### Problem
Each record that follows is to be reproduced verbatim.
-- Data follows --
`config.mk`:
```
export PLATFORM = sky130hd
export DESIGN_NAME = viterbi_top
export DESIGN_NICKNAME = d
export VERILOG_FILES = /design/src/hdl/vit_ctrl_pkg.sv /design/src/hdl/vit_trellis_pkg.sv /design/src/hdl/vit_ifs.sv /design/src/hdl/acs_array.sv /design/src/hdl/survivor_mem.sv /design/src/hdl/traceback_unit.sv /design/src/hdl/vit_control.sv /design/src/hdl/vit_counter.sv /design/src/hdl/viterbi_top.sv
export VERILOG_INCLUDE_DIRS = /design/src /design/src/hdl
export SDC_FILE = /design/constraint.sdc
export NUM_CORES = 2
export LEC_CHECK = 0
export BUFFER_PORTS_ARGS = -buffer_cell sky130_fd_sc_hd__buf_2
export CAP_MARGIN = 15
export CORE_MARGIN = 4
export CORE_UTILIZATION = 40
export CTS_CLUSTER_DIAMETER = 60
export DETAILED_ROUTE_END_ITERATION = 8
export PLACE_DENSITY = 0.63
export SETUP_SLACK_MARGIN = 0.1
export SLEW_MARGIN = 40
export SYNTH_ARGS = -nofsm -noshare
export SYNTH_HDL_FRONTEND = slang
export SYNTH_HIERARCHICAL = 1
export SYNTH_SLANG_ARGS = --single-unit
```
`constraint.sdc`:
```
create_clock -name clk -period 28.1 [get_ports clk]
set_input_delay 7.025 -clock clk [delete_from_list [all_inputs] [get_ports clk]]
set_output_delay 7.025 -clock clk [all_outputs]
set_load 0.01 [all_outputs]
```
==> config.mk <==
export PLATFORM = sky130hd
export DESIGN_NAME = dynaq_training_controller
export DESIGN_NICKNAME = d
export VERILOG_FILES = /design/src/logic/dynaq_io_pkg.sv /design/src/logic/dynaq_state_pkg.sv /design/src/logic/dynaq_training_controller.sv /design/src/logic/datapath_strobe_decoder.sv /design/src/logic/training_sequencer.sv
export SDC_FILE = /design/constraint.sdc
export NUM_CORES = 1
export LEC_CHECK = 0
export BUFFER_PORTS_ARGS = -buffer_cell sky130_fd_sc_hd__buf_2
export CAP_MARGIN = 20
export CORE_MARGIN = 2
export CORE_UTILIZATION = 45
export DETAILED_ROUTE_END_ITERATION = 10
export GPL_ROUTABILITY_DRIVEN = 0
export PLACE_DENSITY_LB_ADDON = 0.05
export SYNTH_ARGS = -nofsm -noshare
export SYNTH_HDL_FRONTEND = slang
export SYNTH_SLANG_ARGS = --single-unit
==> constraint.sdc <==
create_clock -name clk -period 2 [get_ports clk]
set_input_delay 0.3 -clock clk [delete_from_list [all_inputs] [get_ports clk]]
set_output_delay 0.3 -clock clk [all_outputs]
set_load 0.01 [all_outputs]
-- Data concluded --
### Solution to this problem
`config.mk`:
```
export PLATFORM = sky130hd
export DESIGN_NAME = viterbi_top
export DESIGN_NICKNAME = d
export VERILOG_FILES = /design/src/hdl/vit_ctrl_pkg.sv /design/src/hdl/vit_trellis_pkg.sv /design/src/hdl/vit_ifs.sv /design/src/hdl/acs_array.sv /design/src/hdl/survivor_mem.sv /design/src/hdl/traceback_unit.sv /design/src/hdl/vit_control.sv /design/src/hdl/vit_counter.sv /design/src/hdl/viterbi_top.sv
export VERILOG_INCLUDE_DIRS = /design/src /design/src/hdl
export SDC_FILE = /design/constraint.sdc
export NUM_CORES = 2
export LEC_CHECK = 0
export BUFFER_PORTS_ARGS = -buffer_cell sky130_fd_sc_hd__buf_2
export CAP_MARGIN = 15
export CORE_MARGIN = 4
export CORE_UTILIZATION = 40
export CTS_CLUSTER_DIAMETER = 60
export DETAILED_ROUTE_END_ITERATION = 8
export PLACE_DENSITY = 0.63
export SETUP_SLACK_MARGIN = 0.1
export SLEW_MARGIN = 40
export SYNTH_ARGS = -nofsm -noshare
export SYNTH_HDL_FRONTEND = slang
export SYNTH_HIERARCHICAL = 1
export SYNTH_SLANG_ARGS = --single-unit
```
`constraint.sdc`:
```
create_clock -name clk -period 28.1 [get_ports clk]
set_input_delay 7.025 -clock clk [delete_from_list [all_inputs] [get_ports clk]]
set_output_delay 7.025 -clock clk [all_outputs]
set_load 0.01 [all_outputs]
```
==> config.mk <==
export PLATFORM = sky130hd
export DESIGN_NAME = dynaq_training_controller
export DESIGN_NICKNAME = d
export VERILOG_FILES = /design/src/logic/dynaq_io_pkg.sv /design/src/logic/dynaq_state_pkg.sv /design/src/logic/dynaq_training_controller.sv /design/src/logic/datapath_strobe_decoder.sv /design/src/logic/training_sequencer.sv
export SDC_FILE = /design/constraint.sdc
export NUM_CORES = 1
export LEC_CHECK = 0
export BUFFER_PORTS_ARGS = -buffer_cell sky130_fd_sc_hd__buf_2
export CAP_MARGIN = 20
export CORE_MARGIN = 2
export CORE_UTILIZATION = 45
export DETAILED_ROUTE_END_ITERATION = 10
export GPL_ROUTABILITY_DRIVEN = 0
export PLACE_DENSITY_LB_ADDON = 0.05
export SYNTH_ARGS = -nofsm -noshare
export SYNTH_HDL_FRONTEND = slang
export SYNTH_SLANG_ARGS = --single-unit
==> constraint.sdc <==
create_clock -name clk -period 2 [get_ports clk]
set_input_delay 0.3 -clock clk [delete_from_list [all_inputs] [get_ports clk]]
set_output_delay 0.3 -clock clk [all_outputs]
set_load 0.01 [all_outputs]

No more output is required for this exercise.